Answer the following questions: what do the features of the graph below represent? One hint: the horizontal line is the population mean of the prices of all diamonds in the data set.
The graph represents the different means of different sample sizes of the data set. As the sample size grows, the means goes toward a certain point.
Explain the concept of an estimator. What is the sample mean estimating, and it what situation does it do a better job?
An estimator helps predict what the numbers in a distribution will be based on previous distributions. It does a good job in a distribution with a low standard deviation because a low standard deviation means the numbers are more predictable.
Let’s try describing the sampling distribution of the sample standard deviation with Bessel’s Correction. Again the samples are of diamonds, and the variable considered is the price of diamonds:
Some people argue that it is appropriate to drop Bessel’s correction for populations, but if the population size is large, as shown here it doesn’t matter much. Why? What is the sample standard deviation estimating? In what situations is it a better estimate?
The standard deviation is essentially an estimate of how varied the numbers are. It is best used in a distributiton with no outliers.

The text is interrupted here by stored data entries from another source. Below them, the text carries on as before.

What follows belongs to an exercise in optimizing a design on an open flow for small area; a production flow would make more cautious choices. Function was checked by simulation only, so behaviour that the tests miss may differ from the original. No activity file was given, so power comes from the tool's default toggle rates.

==> flow/design.v (outline; a module is shown in full before it is edited, if it fits) <==
// module fc_lane: 111 lines
// module fc_sum: 61 lines
// module conv_dp: 416 lines
// module pp8: 15 lines
// module fa: 3 lines
// module ha: 3 lines
// module npu: 184 lines
module npu (
    input  logic        clk,
    input  logic        rst_ni,
    input  logic        ena,
    input  logic        wea,
    input  logic [15:0] addra,
    input  logic [31:0] dina,
    output logic [31:0] douta
);
  // ...
==> flow/flow/run.sh <==
#!/bin/bash
# The standard ORFS layout (standard.sh), with different buffering:
#  - each port gets a sky130_fd_sc_hd__buf_1 buffer instead of buffer_ports' default cell;
#  - the constant-1 inputs of the adder cells share one tie cell per module (no tie fanout repair).
# repair_design, CTS and repair_timing run as in the standard flow.
set -euo pipefail
cp config.mk flow_config.mk
cat >> flow_config.mk <<'CFG'
export BUFFER_PORTS_ARGS = -buffer_cell sky130_fd_sc_hd__buf_1
export REMOVE_ABC_BUFFERS = 1
export SKIP_REPAIR_TIE_FANOUT = 1
CFG
sed "s#DESIGN_CONFIG=[^ ]*#DESIGN_CONFIG=$PWD/flow_config.mk#" standard.sh > flow_standard.sh
bash flow_standard.sh > flow_standard.log 2>&1
==> flow/standard.sh <==
#!/bin/bash
# synth_recipe.tcl (not shown) runs the flow's synth.tcl, then flattens the netlist and writes it again
# the make line also repeats each setting of config.mk as NAME=value (left out here)
make -C /OpenROAD-flow-scripts/flow DESIGN_CONFIG=/design/flow/config.mk WORK_HOME=/design/flow/orfs CLKGATE_MAP_FILE= SYNTH_SCRIPT=/design/flow/synth_recipe.tcl "${@:-finish}"
==> flow/config.mk <==
export PLATFORM = sky130hd
export DESIGN_NAME = npu
export DESIGN_NICKNAME = npu
export VERILOG_FILES = /design/flow/design.v
export SDC_FILE = /design/flow/constraint.sdc
export NUM_CORES = 4
export LEC_CHECK = 0
export CAP_MARGIN = 20
export CORE_MARGIN = 2
export CORE_UTILIZATION = 60
export CTS_BUF_LIST = sky130_fd_sc_hd__clkbuf_8
export CTS_CLUSTER_DIAMETER = 80
export CTS_CLUSTER_SIZE = 16
export GPL_TIMING_DRIVEN = 0
export PLACE_DENSITY = 0.75
export SLEW_MARGIN = 20
export SYNTH_HIERARCHICAL = 1
==> flow/constraint.sdc <==
create_clock -name core_clock -period 12.0 [get_ports {clk}]
set_input_delay 2.4000 -clock core_clock [delete_from_list [all_inputs] [get_ports {clk}]]
set_output_delay 2.4000 -clock core_clock [all_outputs]
set_load 0.01 [all_outputs]
Background: an optimization exercise with open tools, aiming at a short achievable clock period and few clock cycles. Do not read the settings as production practice.
In this exercise RTL edits were held to simulation tests only and were not proved equivalent to the original.
Power is estimated from default activity; no workload was simulated.

==> flow/design.v <==
module ks_add #(parameter W = 32) (
    input  wire [W-1:0] a,
    input  wire [W-1:0] b,
    input  wire         cin,
    output wire [W-1:0] s
);
    parameter L = 5;   
    wire [(L+1)*W-1:0] g;
    wire [(L+1)*W-1:0] p;
    wire [W-1:0] x = a ^ b;
    assign g[W-1:0] = (a & b) | {{(W-1){1'b0}}, cin & x[0]};
    assign p[W-1:0] = x;
    genvar i, k;
    generate
        for (k = 0; k < L; k = k + 1) begin : lvl
            for (i = 0; i < W; i = i + 1) begin : col
                if (i >= (1 << k)) begin : comb
                    assign g[(k+1)*W+i] = g[k*W+i] | (p[k*W+i] & g[k*W+i-(1<<k)]);
                    assign p[(k+1)*W+i] = p[k*W+i] & p[k*W+i-(1<<k)];
                end else begin : pass
                    assign g[(k+1)*W+i] = g[k*W+i];
                    assign p[(k+1)*W+i] = p[k*W+i];
                end
            end
        end
    endgenerate
    wire [W-1:0] c = {g[L*W +: W-1], cin};
    assign s = x ^ c;
endmodule
module register_file(
    input  wire        clk,
    input  wire        we3,
    input  wire [4:0]  a1, a2, a3,
    input  wire [31:0] wd3,
    output wire [31:0] rd1, rd2
);
    reg [31:0] rf[31:0];
    assign rd1 = rf[a1];
    assign rd2 = rf[a2];
    always @(posedge clk) begin
        if (we3) rf[a3] <= wd3;
    end
endmodule
module pc_reg(
    input  wire        clk,
    input  wire        rst,
    input  wire [31:0] pc_next,
    output reg  [31:0] pc
);
    always @(posedge clk or posedge rst) begin
        if (rst) pc <= 32'b0;
        else     pc <= pc_next;
    end
endmodule
module signext(input wire [15:0] a, output wire [31:0] y);
    assign y = {{16{a[15]}}, a};
endmodule
module sl2(input wire [31:0] a, output wire [31:0] y);
    assign y = {a[29:0], 2'b00};
endmodule
module mux2 #(parameter W=32) (
    input  wire [W-1:0] d0, d1,
    input  wire         s,
    output wire [W-1:0] y
);
    assign y = s ? d1 : d0;
endmodule
module mux3 #(parameter W=32) (
    input  wire [W-1:0] d0, d1, d2,
    input  wire [1:0]   s,
    output reg  [W-1:0] y
);
    always @* begin
        case (s)
            2'b00: y = d0;
            2'b01: y = d1;
            2'b10: y = d2;
            default: y = d0;
        endcase
    end
endmodule
module maindec(
    input  wire [5:0] op,
    output reg        memtoreg, memwrite,
    output reg        branch, alusrc,
    output reg        regdst, regwrite,
    output reg        jump,
    output reg  [1:0] aluop
);
    always @* begin
        memtoreg=0; memwrite=0; branch=0; alusrc=0;
        regdst=0; regwrite=0; jump=0; aluop=2'b00;
        case(op)
            6'b000000: begin regdst=1; regwrite=1; aluop=2'b10; end  
            6'b100011: begin memtoreg=1; regwrite=1; alusrc=1; aluop=2'b00; end  
            6'b101011: begin memwrite=1; alusrc=1; aluop=2'b00; end  
            6'b000100: begin branch=1; aluop=2'b01; end  
            6'b001000: begin regwrite=1; alusrc=1; aluop=2'b00; end  
            6'b000010: begin jump=1; end  
        endcase
    end
endmodule
module aludec(
    input  wire [5:0] funct,
    input  wire [1:0] aluop,
    output reg  [3:0] alucontrol
);
    always @* begin
        case (aluop)
            2'b00: alucontrol = 4'b0010;  
            2'b01: alucontrol = 4'b0110;  
            default: begin  
                case (funct)
                    6'b100000: alucontrol = 4'b0010;       
                    6'b100010: alucontrol = 4'b0110;       
                    6'b100100: alucontrol = 4'b0000;       
                    6'b100101: alucontrol = 4'b0001;       
                    6'b101010: alucontrol = 4'b0111;       
                    default:   alucontrol = 4'b0000;
                endcase
            end
        endcase
    end
endmodule
module controller_single(
    input  wire [5:0] op, funct,
    output wire       memtoreg, memwrite,
    output wire       branch, alusrc,
    output wire       regdst, regwrite,
    output wire       jump,
    output wire [3:0] alucontrol
);
    wire [1:0] aluop;
    maindec md(op, memtoreg, memwrite, branch, alusrc, regdst, regwrite, jump, aluop);
    aludec  ad(funct, aluop, alucontrol);
endmodule
module mips_single_cycle (
    input  wire        clk,
    input  wire        rst,
    output wire [31:0] imem_addr,
    input  wire [31:0] imem_rdata,
    output wire        dmem_we,
    output wire [31:0] dmem_addr,
    output wire [31:0] dmem_wdata,
    input  wire [31:0] dmem_rdata
);
    localparam OP_R = 6'b000000, OP_LW = 6'b100011, OP_SW = 6'b101011,
               OP_BEQ = 6'b000100, OP_ADDI = 6'b001000, OP_J = 6'b000010;
    reg  [31:0] pc;
    reg         valid_d;
    reg  [31:0] ir_d, pc4_d, ra_d, rb_d;
    reg         se_s, sw_s, sx_s, sr_s;
    reg         se_t, sw_t, sx_t, sr_t;
    reg         valid_e;
    reg  [31:0] a_e, b_e, sd_e, bt_e, ad_e;
    reg         add_e, sub_e, and_e, or_e, slt_e;
    reg         wr_e, ld_e, st_e, br_e;
    reg  [4:0]  rd_e;
    reg  [31:0] res_w;
    reg         wr_w;
    reg  [4:0]  rd_w;
    reg  [31:0] res_x;
    wire [31:0] sum, diff;
    ks_add #(32) add_s(a_e, b_e, 1'b0, sum);
    ks_add #(32) add_d(a_e, ~b_e, 1'b1, diff);
    wire        lt   = (a_e[31] & ~b_e[31]) | (~(a_e[31] ^ b_e[31]) & diff[31]);
    wire [31:0] alu  = ({32{add_e}} & sum) | ({32{sub_e}} & diff) |
                       ({32{and_e}} & (a_e & b_e)) | ({32{or_e}} & (a_e | b_e)) |
                       {31'b0, slt_e & lt};
    wire [31:0] res_e   = ld_e ? dmem_rdata : alu;
    wire        redir_e = valid_e & br_e & (a_e == b_e);
    wire [5:0]  op_d  = ir_d[31:26];
    wire [5:0]  fn_d  = ir_d[5:0];
    wire [4:0]  rs_d  = ir_d[25:21];
    wire [4:0]  rt_d  = ir_d[20:16];
    wire [4:0]  rdf_d = ir_d[15:11];
    wire [31:0] imm_d = {{16{ir_d[15]}}, ir_d[15:0]};
    wire is_r    = op_d == OP_R;
    wire is_lw   = op_d == OP_LW;
    wire is_sw   = op_d == OP_SW;
    wire is_beq  = op_d == OP_BEQ;
    wire is_addi = op_d == OP_ADDI;
    wire imm0    = ir_d[15:0] == 16'd0;
    wire same    = rs_d == rt_d;
    wire beq_d   = is_beq & ~imm0;
    wire [4:0] dst_d = is_r ? rdf_d : rt_d;
    wire wr_d    = (is_r | is_lw | is_addi) & (dst_d != 5'd0);
    wire r_add = is_r & (fn_d == 6'b100000);
    wire r_sub = is_r & (fn_d == 6'b100010);
    wire r_or  = is_r & (fn_d == 6'b100101);
    wire r_slt = is_r & (fn_d == 6'b101010);
    wire r_and = is_r & ~r_add & ~r_sub & ~r_or & ~r_slt;
    wire stall = valid_d & (is_lw | is_sw) & se_s;
    wire [31:0] rs_wx = ({32{sw_s}} & res_w) | ({32{sx_s}} & res_x) | ({32{sr_s}} & ra_d);
    wire [31:0] rt_wx = ({32{sw_t}} & res_w) | ({32{sx_t}} & res_x) | ({32{sr_t}} & rb_d);
    wire [31:0] rs_val = se_s ? res_e : rs_wx;
    wire [31:0] rt_val = se_t ? res_e : rt_wx;
    wire        alusrc = is_addi;
    wire [31:0] b_val  = (se_t & ~alusrc) ? res_e : (alusrc ? imm_d : rt_wx);
    wire        sumdep = add_e & (se_s ^ se_t);
    wire [31:0] kval   = se_s ? rt_wx : rs_wx;
    wire [31:0] rq     = a_e ^ b_e ^ kval;                  
    wire [31:0] co     = (a_e & b_e) | (rq & (a_e ^ b_e));  
    wire        eq_sum = ~rq[0] & (rq[31:1] == co[30:0]);
    wire        eq_wx  = rs_wx == rt_wx;
    wire        nodep  = ~se_s & ~se_t;
    wire        redir_d = valid_d & ~redir_e & beq_d &
                          (same | (nodep & eq_wx) | (sumdep & eq_sum));
    wire        br_d   = beq_d & ~same & ~nodep & ~sumdep;
    wire [31:0] ad_d;
    ks_add #(32) add_a(rs_wx, imm_d, 1'b0, ad_d);
    wire [4:0]  rs_f = imem_rdata[25:21];
    wire [4:0]  rt_f = imem_rdata[20:16];
    wire [31:0] rf1, rf2;
    register_file RF(clk, wr_w, rs_f, rt_f, rd_w, res_w, rf1, rf2);
    wire        wr_dv = valid_d & wr_d;
    wire        fe_s = wr_dv & (rs_f == dst_d);
    wire        fw_s = ~fe_s & wr_e & (rs_f == rd_e);
    wire        fx_s = ~fe_s & ~fw_s & wr_w & (rs_f == rd_w);
    wire        fr_s = ~fe_s & ~fw_s & ~fx_s & (rs_f != 5'd0);
    wire        fe_t = wr_dv & (rt_f == dst_d);
    wire        fw_t = ~fe_t & wr_e & (rt_f == rd_e);
    wire        fx_t = ~fe_t & ~fw_t & wr_w & (rt_f == rd_w);
    wire        fr_t = ~fe_t & ~fw_t & ~fx_t & (rt_f != 5'd0);
    wire [31:0] pc4;
    ks_add #(32) add_p(pc, 32'd4, 1'b0, pc4);
    wire        j_f   = imem_rdata[31:26] == OP_J;
    wire [31:0] jt_f  = {pc4[31:28], imem_rdata[25:0], 2'b00};
    wire [31:0] bt_d;
    ks_add #(32) add_b(pc4_d, {imm_d[29:0], 2'b00}, 1'b0, bt_d);
    wire [31:0] pc_f  = stall ? pc : j_f ? jt_f : pc4;
    wire [31:0] pc_next = redir_e ? bt_e : redir_d ? bt_d : pc_f;
    always @(posedge clk or posedge rst) begin
        if (rst) begin
            pc      <= 32'd0;
            valid_d <= 1'b0;
            valid_e <= 1'b0;
            wr_e <= 1'b0; ld_e <= 1'b0; st_e <= 1'b0; br_e <= 1'b0;
            wr_w <= 1'b0;
        end else begin
            pc <= pc_next;
            if (redir_e | redir_d) valid_d <= 1'b0;
            else if (!stall)       valid_d <= 1'b1;
            if (redir_e | stall | ~valid_d) begin
                valid_e <= 1'b0;
                wr_e <= 1'b0; ld_e <= 1'b0; st_e <= 1'b0; br_e <= 1'b0;
            end else begin
                valid_e <= 1'b1;
                wr_e <= wr_d; ld_e <= is_lw; st_e <= is_sw; br_e <= br_d;
            end
            wr_w <= wr_e;
        end
    end
    always @(posedge clk) begin
        if (stall) begin
            ra_d <= rs_wx;
            rb_d <= rt_wx;
            se_s <= 1'b0; sw_s <= se_s; sx_s <= 1'b0; sr_s <= ~se_s;
            se_t <= 1'b0; sw_t <= se_t; sx_t <= 1'b0; sr_t <= ~se_t;
        end else begin
            ir_d  <= imem_rdata;
            pc4_d <= pc4;
            ra_d  <= rf1;
            rb_d  <= rf2;
            se_s <= fe_s; sw_s <= fw_s; sx_s <= fx_s; sr_s <= fr_s;
            se_t <= fe_t; sw_t <= fw_t; sx_t <= fx_t; sr_t <= fr_t;
        end
        a_e   <= rs_val;
        b_e   <= b_val;
        sd_e  <= rt_val;
        bt_e  <= bt_d;
        ad_e  <= ad_d;
        rd_e  <= dst_d;
        add_e <= r_add | alusrc;
        sub_e <= r_sub;
        and_e <= r_and;
        or_e  <= r_or;
        slt_e <= r_slt;
        res_w <= res_e;
        rd_w  <= rd_e;
        res_x <= res_w;
    end
    assign imem_addr  = pc;
    assign dmem_we    = st_e;
    assign dmem_addr  = ad_e;
    assign dmem_wdata = sd_e;
endmodule
export LEC_CHECK = 0
export ABC_CLOCK_PERIOD_IN_PS = 2000
export CAP_MARGIN = 20
export CORE_MARGIN = 2
export CORE_UTILIZATION = 45
export SETUP_SLACK_MARGIN = 5.0
export SLEW_MARGIN = 20
create_clock -name core_clock -period 8.0 [get_ports {clk}]
standard.sh (not shown) runs the stock make flow with config.mk's settings and CLKGATE_MAP_FILE= SYNTH_SCRIPT=/design/flow/synth_recipe.tcl, a recipe that flattens the netlist after the stock synthesis.
==> flow/flow/run.sh <==
#!/bin/bash
# Standard ORFS layout (the standard.sh, unchanged synthesis script and
# registers), except that Yosys's full/half-adder extraction is skipped
# (ADDER_MAP_FILE empty) so that ABC maps the adders as plain logic.
set -euo pipefail
bash standard.sh ADDER_MAP_FILE= finish > make_finish.log 2>&1
The starting point completed without violations.
Testbench counts at the start, summed over its fixed seeds: cycles 45,528.
Rerun with:
--- a/flow/design.v
+++ b/flow/design.v
@@ -1,10 +1,9 @@
-module ks_add #(parameter W = 32) (
+module ks_add #(parameter W = 32, parameter L = 5) (
     input  wire [W-1:0] a,
     input  wire [W-1:0] b,
     input  wire         cin,
     output wire [W-1:0] s
 );
-    parameter L = 5;   
     wire [(L+1)*W-1:0] g;
     wire [(L+1)*W-1:0] p;
     wire [W-1:0] x = a ^ b;
@@ -26,6 +25,32 @@
     endgenerate
     wire [W-1:0] c = {g[L*W +: W-1], cin};
     assign s = x ^ c;
+endmodule
+module agu_add(
+    input  wire [31:0] base,
+    input  wire [15:0] off,
+    output wire [31:0] addr
+);
+    wire [15:0] lo;
+    wire        c16;
+    wire [15:0] hi = base[31:16];
+    ks_add #(16, 4) add_lo(base[15:0], off, 1'b0, lo);
+    assign c16 = (base[15] & off[15]) | ((base[15] ^ off[15]) & ~lo[15]);
+    wire [15:0] inc, dec;
+    genvar i;
+    generate
+        for (i = 0; i < 16; i = i + 1) begin : id
+            if (i == 0) begin : b0
+                assign inc[i] = ~hi[i];
+                assign dec[i] = ~hi[i];
+            end else begin : bn
+                assign inc[i] = hi[i] ^ (&hi[i-1:0]);
+                assign dec[i] = hi[i] ^ ~(|hi[i-1:0]);
+            end
+        end
+    endgenerate
+    wire s = off[15];
+    assign addr = {(c16 & ~s) ? inc : (~c16 & s) ? dec : hi, lo};
 endmodule
 module register_file(
     input  wire        clk,
@@ -197,18 +222,13 @@
     wire [31:0] rt_val = se_t ? res_e : rt_wx;
     wire        alusrc = is_addi;
     wire [31:0] b_val  = (se_t & ~alusrc) ? res_e : (alusrc ? imm_d : rt_wx);
-    wire        sumdep = add_e & (se_s ^ se_t);
-    wire [31:0] kval   = se_s ? rt_wx : rs_wx;
-    wire [31:0] rq     = a_e ^ b_e ^ kval;                  
-    wire [31:0] co     = (a_e & b_e) | (rq & (a_e ^ b_e));  
-    wire        eq_sum = ~rq[0] & (rq[31:1] == co[30:0]);
-    wire        eq_wx  = rs_wx == rt_wx;
-    wire        nodep  = ~se_s & ~se_t;
-    wire        redir_d = valid_d & ~redir_e & beq_d &
-                          (same | (nodep & eq_wx) | (sumdep & eq_sum));
-    wire        br_d   = beq_d & ~same & ~nodep & ~sumdep;
+    wire        zdep   = add_e & ((se_s & (rt_d == 5'd0)) | (se_t & (rs_d == 5'd0)));
+    wire [31:0] hx     = a_e ^ b_e;
+    wire        sum0   = ~hx[0] & (hx[31:1] == (a_e[30:0] | b_e[30:0]));
+    wire        redir_d = valid_d & ~redir_e & beq_d & (same | (zdep & sum0));
+    wire        br_d   = beq_d & ~same & ~zdep;
     wire [31:0] ad_d;
-    ks_add #(32) add_a(rs_wx, imm_d, 1'b0, ad_d);
+    agu_add add_a(rs_wx, ir_d[15:0], ad_d);
     wire [4:0]  rs_f = imem_rdata[25:21];
     wire [4:0]  rt_f = imem_rdata[20:16];
     wire [31:0] rf1, rf2;
Setup slack is better by 0.22 ns. Area after synthesis falls slightly. Total power falls by a few percent. Utilization falls by 0.90 points. Routed wire length falls by a few percent. Die area falls slightly. Via count falls by a few percent. Sequential share of layout area rises by 1.4 points. Final cell count falls by a few percent. Final area falls by a few percent. Hold slack hardly moves. Non-clock buffer count falls by 120. Register-to-register slack is better by 0.22 ns. First-iteration DRC count falls by a few percent.
Testbench counts after the change, summed over its fixed seeds: cycles 45,562.

-- afterwards: timing with drivers on the ports --
The results above use ideal ports. As a check the final layouts listed here were re-extracted and re-timed, cells and wires unchanged. Step 1 (the two cells are an assumption about what drives the block):
set clk [get_ports {clk}]
set_driving_cell -lib_cell sky130_fd_sc_hd__clkbuf_16 $clk
set_driving_cell -lib_cell sky130_fd_sc_hd__buf_2 [delete_from_list [all_inputs] $clk]
Step 2 adds t to the input delays and takes it off the output delays; t is the mean of the earliest and latest rising clock arrival at the registers after step 1. Input paths then give back, and output paths get back, about the clock's delay inside the block. Three values: ideal ports, drivers, drivers and shift; two values: the first two.
run	shift t [ns]	slack for setup (ns)	worst hold slack (ns)	cell pins on the clock port's net
the first run	0.883	4.323 / 4.323 / 3.801	0.370 / 0.370 / 0.370	1
the second run	0.887	4.545 / 4.545 / 3.955	0.373 / 0.373 / 0.373	1
After both steps setup and hold are still met in every run listed. For the second run, which loses most, drivers alone change the setup slack by 0.000 ns; drivers and shift together by -0.590 ns.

Now let’s try without Bessel’s correction:
Answer the following questions: what is the difference between the standard deviation with Bessel’s correction and the standard deviation without Bessel’s correction? Which do you think is better and when does it matter?
Bessel’s correction essentially makes our standard deviation less biased. I think a standard deviation with Bessel’s correction is better because it makes our data more reliable. With bias, our data won’t be entirely too accurate. The conclusions we draw from the data will be affected less by the bias.
Describe the difference between sampling error and sampling bias. Describe the difference between a biased estimator and unbiased estimators.
sampling error- how far a statistic is away from the estimator and sampling bias- average of sampling errors
The unbiased estimator is when the red dot is close to the line, whereas a biased estimator is when the red dot is far away from the line.